**EXERCISE DETAILS**
For every line in the data below that contains "fanout", copy the line.

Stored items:
★ ★ ★ ★ ★ ★ ★

`config.mk`:
```
export PLATFORM = sky130hd
export DESIGN_NAME = bmdma_regfile
export DESIGN_NICKNAME = d
export VERILOG_FILES = /design/src/rtl/bmdma_pkg.sv /design/src/rtl/bmdma_chan.sv /design/src/rtl/bmdma_rdmux.sv /design/src/rtl/bmdma_regfile.sv
export SDC_FILE = /design/constraint.sdc
export NUM_CORES = 1
export LEC_CHECK = 0
export BUFFER_PORTS_ARGS = -buffer_cell sky130_fd_sc_hd__buf_4
export CAP_MARGIN = 5
export CORE_MARGIN = 2
export CORE_UTILIZATION = 61
export CTS_CLUSTER_SIZE = 25
export DETAILED_ROUTE_END_ITERATION = 7
export PLACE_DENSITY = 0.89
export SLEW_MARGIN = 10
export SYNTH_ARGS = -nofsm -noshare
export SYNTH_HDL_FRONTEND = slang
export SYNTH_SLANG_ARGS = --single-unit
```
`constraint.sdc`:
```
create_clock -name clk -period 6.1 [get_ports clk]
set_input_delay 0.61 -clock clk [delete_from_list [all_inputs] [get_ports clk]]
set_output_delay 0.61 -clock clk [all_outputs]
set_load 0.02 [all_outputs]
```
`src/rtl/bmdma_pkg.sv`:
```
package bmdma_pkg;
  localparam int SS_BIT  = 0;
  localparam int DIR_BIT = 3;
  localparam int ACT_BIT = 0;
  localparam int ERR_BIT = 1;
  localparam int IRQ_BIT = 2;
  localparam logic [7:0] STS_RST = 8'h60;
  localparam logic [2:0] OFS_CMD = 3'd0;
  localparam logic [2:0] OFS_STS = 3'd2;
  localparam logic [2:0] OFS_PTR = 3'd4;
  typedef enum logic [1:0] {
    SZ_BYTE = 2'd0,
    SZ_HALF = 2'd1,
    SZ_WORD = 2'd2,
    SZ_BAD  = 2'd3
  } acc_size_e;
endpackage

```
`src/rtl/bmdma_chan.sv`:
```
module bmdma_chan
  import bmdma_pkg::*;
(
  input  logic        clk,
  input  logic        rst,
  input  logic        cmd_we,
  input  logic        sts_we,
  input  logic        ptr_we,
  input  logic [7:0]  wbyte,
  input  logic [29:0] wptr,
  input  logic        done,
  output logic [7:0]  cmd_q,
  output logic [7:0]  sts_q,
  output logic [31:0] ptr_q,
  output logic        start_p,
  output logic        abort_p
);
  logic [7:0] cmd_d, sts_d;
  logic       go, halt;

  assign go   = cmd_we & ~cmd_q[SS_BIT] &  wbyte[SS_BIT];
  assign halt = cmd_we &  cmd_q[SS_BIT] & ~wbyte[SS_BIT];

  always_comb begin
    cmd_d = cmd_q;
    sts_d = sts_q;
    if (cmd_we) begin
      cmd_d = wbyte;
      if (cmd_q[SS_BIT]) cmd_d[DIR_BIT] = cmd_q[DIR_BIT];
    end
    if (sts_we) begin
      sts_d[7:3]     = wbyte[7:3];
      sts_d[ERR_BIT] = sts_q[ERR_BIT] & ~wbyte[ERR_BIT];
      sts_d[IRQ_BIT] = sts_q[IRQ_BIT] & ~wbyte[IRQ_BIT];
    end
    if (go)   sts_d[ACT_BIT] = 1'b1;
    if (halt) sts_d[ACT_BIT] = 1'b0;
    if (done) begin
      cmd_d[SS_BIT]  = 1'b0;
      sts_d[ACT_BIT] = 1'b0;
      sts_d[IRQ_BIT] = 1'b1;
    end
  end

  always_ff @(posedge clk) begin
    if (rst) begin
      cmd_q   <= '0;
      sts_q   <= STS_RST;
      ptr_q   <= '0;
      start_p <= 1'b0;
      abort_p <= 1'b0;
    end else begin
      cmd_q   <= cmd_d;
      sts_q   <= sts_d;
      start_p <= go & ~done;
      abort_p <= halt & ~done;
      if (ptr_we) ptr_q <= {wptr, 2'b00};
    end
  end
endmodule

```
`src/rtl/bmdma_rdmux.sv`:
```
module bmdma_rdmux
  import bmdma_pkg::*;
#(
  parameter int NCH = 2,
  parameter int AW  = 4
) (
  input  logic                  clk,
  input  logic                  rst,
  input  logic                  rd_en,
  input  logic [AW-1:0]         addr,
  input  logic [1:0]            size,
  input  logic [NCH-1:0][7:0]   cmd_bus,
  input  logic [NCH-1:0][7:0]   sts_bus,
  input  logic [NCH-1:0][31:0]  ptr_bus,
  output logic [31:0]           rdata
);
  localparam int NB = NCH * 8;

  logic [7:0]  win [NB];
  logic [31:0] rd_next;
  int          nbytes;

  for (genvar c = 0; c < NCH; c++) begin : g_ch
    for (genvar b = 0; b < 8; b++) begin : g_byte
      if (b == int'(OFS_CMD)) begin : g_cmd
        assign win[c*8+b] = cmd_bus[c];
      end else if (b == int'(OFS_STS)) begin : g_sts
        assign win[c*8+b] = sts_bus[c];
      end else if (b >= int'(OFS_PTR)) begin : g_ptr
        assign win[c*8+b] = ptr_bus[c][(b-int'(OFS_PTR))*8 +: 8];
      end else begin : g_rsv
        assign win[c*8+b] = 8'h00;
      end
    end
  end

  always_comb begin
    case (acc_size_e'(size))
      SZ_BYTE: nbytes = 1;
      SZ_HALF: nbytes = 2;
      SZ_WORD: nbytes = 4;
      default: nbytes = 0;
    endcase
    rd_next = '0;
    for (int k = 0; k < 4; k++) begin
      if (k < nbytes && (int'(addr) + k) < NB)
        rd_next[k*8 +: 8] = win[int'(addr) + k];
    end
  end

  always_ff @(posedge clk) begin
    if (rst)        rdata <= '0;
    else if (rd_en) rdata <= rd_next;
  end
endmodule

```
`src/rtl/bmdma_regfile.sv`:
```
module bmdma_regfile
  import bmdma_pkg::*;
#(
  parameter int NCH = 2,
  parameter int DPC = 2,
  localparam int AW = $clog2(NCH * 8)
) (
  input  logic              clk,
  input  logic              rst,
  input  logic              io_en,
  input  logic              bm_en,
  input  logic              reg_wr,
  input  logic              reg_rd,
  input  logic [AW-1:0]     reg_addr,
  input  logic [1:0]        reg_size,
  input  logic [31:0]       reg_wdata,
  output logic [31:0]       reg_rdata,
  output logic              size_err,
  input  logic [NCH*DPC-1:0] done_evt,
  output logic [NCH-1:0]    dma_start,
  output logic [NCH-1:0]    dma_abort,
  output logic [NCH*32-1:0] dma_ptr
);
  logic [NCH-1:0][7:0]  cmd_bus;
  logic [NCH-1:0][7:0]  sts_bus;
  logic [NCH-1:0][31:0] ptr_bus;

  acc_size_e     sz;
  logic          wacc, is_byte, is_word, bad_wr;
  logic [2:0]    lo;
  logic [AW-4:0] chsel;

  assign sz      = acc_size_e'(reg_size);
  assign wacc    = reg_wr & io_en & bm_en;
  assign lo      = reg_addr[2:0];
  assign chsel   = reg_addr[AW-1:3];
  assign is_byte = (sz == SZ_BYTE);
  assign is_word = (sz == SZ_WORD);
  assign bad_wr  = wacc & ((((lo == OFS_CMD) || (lo == OFS_STS)) && !is_byte) ||
                           (lo[2] && !((lo == OFS_PTR) && is_word)));

  for (genvar c = 0; c < NCH; c++) begin : g_chan
    logic hit;
    assign hit = wacc & (int'(chsel) == c);

    bmdma_chan u_chan (
      .clk     (clk),
      .rst     (rst),
      .cmd_we  (hit & (lo == OFS_CMD) & is_byte),
      .sts_we  (hit & (lo == OFS_STS) & is_byte),
      .ptr_we  (hit & (lo == OFS_PTR) & is_word),
      .wbyte   (reg_wdata[7:0]),
      .wptr    (reg_wdata[31:2]),
      .done    (|done_evt[c*DPC +: DPC]),
      .cmd_q   (cmd_bus[c]),
      .sts_q   (sts_bus[c]),
      .ptr_q   (ptr_bus[c]),
      .start_p (dma_start[c]),
      .abort_p (dma_abort[c])
    );

    assign dma_ptr[c*32 +: 32] = ptr_bus[c];
  end

  always_ff @(posedge clk) begin
    if (rst) size_err <= 1'b0;
    else     size_err <= bad_wr;
  end

  bmdma_rdmux #(.NCH(NCH), .AW(AW)) u_rdmux (
    .clk     (clk),
    .rst     (rst),
    .rd_en   (reg_rd & io_en),
    .addr    (reg_addr),
    .size    (reg_size),
    .cmd_bus (cmd_bus),
    .sts_bus (sts_bus),
    .ptr_bus (ptr_bus),
    .rdata   (reg_rdata)
  );
endmodule

```
==> results of run 1 <==
==> flip-flops by register name, indices dropped and copies added (netlist names) <==
name and flops:
g_chan.u_chan.sts_q 16, g_chan.u_chan.start_p 2, u_rdmux.rdata 32, g_chan.u_chan.abort_p 2
size_err 1, g_chan.u_chan.ptr_q 60, g_chan.u_chan.cmd_q 16
==> kinds of logic (layout without fill, tap and decap cells) <==
logic type | count (synthesis) | count (layout) | share of synthesized area [%]
AOI/OAI and AO/OA | 181 | 181 | 15.0
xor gates and xnor gates | 6 | 6 | 0.869
adders and majority gates | 10 | 10 | 1.61
buffers and inverters | 74 | 188 | 5.34
DFF | 129 | 129 | 33.2
muxes | 140 | 140 | 28.8
other | 1 | 4 | 0.0482
and+or+nand+nor | 264 | 264 | 15.1
==> worst reg2reg max path: cells and delay by family (launching register included) <==
| family | cells | cell delay, ns |
|---|---|---|
| AO/OA/AOI/OAI | 1 | 0.30 |
| multiplexers | 2 | 0.80 |
| flip-flops | 1 | 0.37 |
==> layer usage <==
metal	wire length, µm	GRT usage [%]	vias to the layer above
li1	-	-	3191
met1	9090	50.6	3473
met2	10600	52.4	588
met3	3220	8.14	79
met4	781	14.8	0
met5	0	0	-
==> cells in the final DEF, fill, tap and decap left out, types with 8 or more instances in the layout <==
cell and instances:
o21ai_0 22, mux4_2 62, dfxtp_1 129, and2_1 10
a211oi_1 10, nand3_1 10, nor3_1 11, ha_1 9
a221o_1 14, nor2b_1 8, nand2_1 166, buf_4 152
nor2_1 27, mux2_2 25, o221ai_1 11, a21oi_1 86
clkbuf_16 17, mux2i_1 51, a22oi_1 9
==> power by group through the flow <==
stage	logic [mW]	clock network, mW	registers [mW]
after detailed placement	0.208	0	0.868
after global placement	0.205	0	0.868
final	0.213	1.03	0.850
after floorplan	0.151	0	0.870
after global routing	0.227	1.07	0.850
after CTS	0.209	1.03	0.850
==> final cells by class <==
| type | count | area [µm²] | area share (%) |
|---|---|---|---|
| clock buffers | 20 | 467 | 4.99 |
| clock inverters | 12 | 131 | 1.40 |
| inverters | 4 | 15.0 | 0.161 |
| multi-input cells | 605 | 4800 | 51.3 |
| flip-flops and latches | 129 | 2580 | 27.6 |
| well taps | 172 | 215 | 2.30 |
| repair buffers | 152 | 1140 | 12.2 |
==> metrics by stage <==
stage / hold WS, ns / instances / setup slack [ns]
after CTS: 0.383 / 1094 / 2.24
after global placement: 0.446 / 1062 / 1.93
final: 0.393 / 1094 / 2.22
after global routing: 0.397 / 1094 / 1.93
after detailed placement: 0.454 / 1062 / 1.83
after floorplan: 0.457 / 808 / 3.19
==> worst max-delay path by stage <==
stage / startpoint / end / slack [ns]
2_1_floorplan: reg_addr[0] / u_rdmux.rdata[11] / 3.19
3_3_place_gp: reg_addr[0] / u_rdmux.rdata[13] / 1.93
3_5_place_dp: reg_addr[0] / u_rdmux.rdata[13] / 1.83
4_1_cts: reg_addr[0] / u_rdmux.rdata[13] / 2.24
5_1_grt: reg_addr[0] / u_rdmux.rdata[13] / 1.93
6_report: reg_addr[0] / u_rdmux.rdata[13] / 2.22
==> results.toml, run 1 <==
[final_layout]
design_area_mm2 = 0.00935
nets = 967
utilization_pct = 74.7
drive_gt1_share_pct = 31.2
nFillCells = 868
syn_to_final_growth_pct = 20.3
diodes = 0

[clock_network]
cts_tree = "done"
hold_buffers = 0
h-tree-depth = 4
clock-root-buffer = "clkbuf_16"
cts_sinks = 129
cts_resized = 0
clk-insertion-delay-late_ns = 0.43
cts_buffer_depth = 2
post_cts_buffers = 0
clkTransAtPathRegs_ns = 0.06
numCtsBuffers = 17

[sta]
timing.final.crit_share_pct = 63.6
tightest_slew_ns = 1.15
tns_ns = 0
fmax_mhz = 258
maxSlewViolCount = 0
post-route-min-period_ns = 3.88
rsz0062_at_grt = "no"
clock_skew_ns = 0.00641
setup_viol_count_final = 0
slew_headroom_pct = 23.6
hold_viol = 0

[floorplan]
die_height_um = 117
core-area_mm2 = 0.0125
die_w_um = 117
start_util_pct = 62.1
die_area_mm2 = 0.0137
ios = 149
row_count = 41

[setup_path]
worst-path-max-fanout = 74
worstPathArrival_ns = 4.19
path_cells = "buf_4 > inv_1 > ha_2 > buf_4 > mux4_2 > mux2_2 > a221o_1"
crit_top_cell = "buf_4"
crit_cells = 7
startpoint_type = "primary input"
slowest_delay_ns = 0.90
worstSetupPathType = "in -> reg"
worstReg2RegStart = "g_chan[0].u_chan.ptr_q[21]"
worst-path-buf-inv = 3
crit_family = "buffers and inverters"
cp-end-kind = "register"
r2r_end = "u_rdmux.rdata[13]"
cp.required_ns = 6.41
ff2ff_path_depth = 3
slowest_stage = "ha_2"
rrSetupSlack_ns = 4.51

[detailed_routing]
viasPerCell = 6.70
via_count = 7331
drc = 0
wire_per_inst_um = 21.7
ant_nets = 0
drtIter0Drc = 998
routed_wl_mm = 23.7
drtPass1Iterations = 6

[global_routing]
grt_pass1_wl_mm = 36.9
grt_overflow = 0
grt_pass1_vias = 6634
grt_antenna_before_repair = 0
grtUsageTotal_pct = 35.5
grt_max_degree = 97

[hold_path]
hp-start = "reg_wdata[1]"
min_path_cells = 2
min_to = "g_chan[0].u_chan.sts_q[1]"
hold_path.class = "in -> reg"

[placement]
dp_hpwl_mm = 16.1
gp_congestion = 0.929
numPortBuffers = 144
placed_area_mm2 = 0.00875

[power_and_ir_drop]
finalPower_mw = 2.09
ir_worst_vdd_v = 0.000199
p_sw_mw = 0.524
clockPowerShare_pct = 49.2
p_int_mw = 1.57
pwr-share-seq_pct = 40.6
p_per_area_mw_per_mm2 = 224
p_leak_nw = 3.51
sw_frac_of_total_pct = 25.1
combPwrFrac_pct = 10.2

[logic_synthesis]
synth_cell_types = 58
yosys_warnings = 0
synthTopCellsByCount = "nand2_1, dfxtp_1, a21oi_1, mux4_2, mux2i_1"
postSynthCellCount = 805
postSynthAreaPerCell_um2 = 9.66
yosysSeqAreaShare_pct = 33.2
synth-edff-count = 0
synth_most_common_cell = "nand2_1"
synth_top_area_cell = "dfxtp_1"
ys.flop_type = "dfxtp_1"
yosysTopAreaCellShare_pct = 33.2
async_flop_share_pct = 0
syn-cell-area_mm2 = 0.00777
synth_seq_cells = 129
synth.top_cells.by_area = "dfxtp_1, mux4_2, nand2_1"

[status]
status = "finished clean"

[job]
drv_cap = 0
No activity file was read; power rests on OpenSTA's default activity.
==> run 2, diff against run 1 <==
Settings changed: CORE_UTILIZATION 61 to 51, PLACE_DENSITY 0.89 to 0.79.
Clock period 6.1 ns to 3.5 ns, I/O delays scaled along.
==> results.toml, run 2 (synthesis gave the netlist of run 1 again) <==
[status]
status = "finished clean"

[final_layout]
layout_common_cells = "nand2_1, buf_4, dfxtp_1, a21oi_1, mux4_2"
diodes = 0
top_register = "g_chan.u_chan.ptr_q"
layout_commonest_cell = "nand2_1"
largest_register_ffs = 60
syn_to_final_growth_pct = 21.3
fin_cells = 1118
drive_gt1_share_pct = 31.6
nFillCells = 1228
largest_registers = "g_chan.u_chan.ptr_q x60, u_rdmux.rdata x32"
nets = 975
design_area_mm2 = 0.00943

[sta]
clock_skew_ns = 0.00795
fin_ws_ns = 1.14
rsz0062_at_grt = "no"
maxSlewViolCount = 0
slew_headroom_pct = 25.8
tightest_slew_ns = 1.11
tns_ns = 0
timing.final.crit_share_pct = 67.4
post-route-min-period_ns = 2.36
hold_viol = 0
setup_viol_count_final = 0
fmax_mhz = 424

[detailed_routing]
drtPass1Iterations = 6
routed_wl_mm = 23.4
via_count = 7041
drtIter0Drc = 905
viasPerCell = 6.30
ant_nets = 0
wire_per_inst_um = 21.0
drc = 0

[placement]
gp_congestion = 0.923
pre_cts_slack_ns = 0.680
placed_area_mm2 = 0.00883
placed_cells = 1086
dp_hpwl_mm = 16.7
numPortBuffers = 144

[global_routing]
grt_pass1_vias = 6422
grt_overflow = 0
grt_pass1_wl_mm = 36.6
grtUsageTotal_pct = 29.1
grt_max_degree = 74
grt_antenna_before_repair = 0

[setup_path]
r2r_end = "u_rdmux.rdata[13]"
cp.required_ns = 3.81
worstPathArrival_ns = 2.67
startpoint_type = "primary input"
worstReg2RegStart = "g_chan[0].u_chan.ptr_q[21]"
crit_end = "u_rdmux.rdata[8]"
ff2ff_path_depth = 3
rrSetupSlack_ns = 1.93
cp-end-kind = "register"
worstSetupPathType = "in -> reg"
critPathLaunch = "reg_addr[0]"
worst-path-max-fanout = 25

[clock_network]
clk-insertion-delay-late_ns = 0.43
cts_resized = 0
hold_buffers = 0
numCtsBuffers = 17
cts_sinks = 129
cts_buffer_depth = 2
post_cts_buffers = 0
clock-root-buffer = "clkbuf_16"
cts_tree = "done"
clkTransAtPathRegs_ns = 0.06
h-tree-depth = 4

[floorplan]
row_count = 45
die_height_um = 127
ios = 149
die_area_mm2 = 0.0162
start_util_pct = 51.7
core-area_mm2 = 0.0150
die_w_um = 127

[job]
drv_cap = 0

[power_and_ir_drop]
p_per_area_mw_per_mm2 = 387
ir_worst_vdd_v = 0.000326
p_leak_nw = 3.54

[hold_path]
hold_path.class = "in -> reg"
run 2: routing by layer:
metal  track usage [%]  routed length (µm)
met2              41.1               10200
met1              43.5               10100
met4              10.7                 584
met5                 0                   0
met3              6.49                2520
run 2: worst min-delay path by stage:
| stage | startpoint | endpoint | cells past startpoint |
|---|---|---|---|
| 5_1_grt | reg_wdata[1] | g_chan[1].u_chan.sts_q[1] | 2 |
| 6_report | reg_wdata[1] | g_chan[1].u_chan.sts_q[1] | 2 |
| 3_3_place_gp | u_rdmux.rdata[6] | u_rdmux.rdata[6] | 2 |
| 3_5_place_dp | u_rdmux.rdata[5] | u_rdmux.rdata[5] | 2 |
| 2_1_floorplan | reg_wdata[0] | g_chan[0].u_chan.abort_p | 1 |
| 4_1_cts | reg_wdata[1] | g_chan[1].u_chan.sts_q[1] | 2 |
run 2: worst max-delay path, stage by stage:
cell     delay, ns
buf_4         0.08
inv_1         0.10
ha_2          0.83
buf_4         0.42
mux4_2        0.54
a221o_1       0.35
run 2: cell type report:
type	count	area [µm²]	area share (%)
sequential	129	2580	27.4
clock inverter	9	105	1.11
timing repair buffer	160	1200	12.7
inverter	4	15.0	0.159
multi-input combinational	605	4800	50.9
tap	188	235	2.50
clock buffer	23	488	5.18
run 2: report_power, final:
| group | switching, mW | internal (mW) |
|---|---|---|
| Sequential | 0.00708 | 1.47 |
| Clock | 0.671 | 1.12 |
| Combinational | 0.219 | 0.159 |
| Total | 0.896 | 2.75 |
run 2: through the flow:
step,utilization (%),hold WS [ns],power [mW]
floorplan,-,0.426,1.78
global placement,58.8,0.458,1.88
detailed placement,58.8,0.454,1.89
CTS,62.7,0.120,3.64
global route,62.7,0.121,3.75
finish,62.7,0.129,3.65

★ ★ ★ ★ ★ ★ ★

**TASK ANSWER**
worst-path-max-fanout = 74
worst-path-max-fanout = 25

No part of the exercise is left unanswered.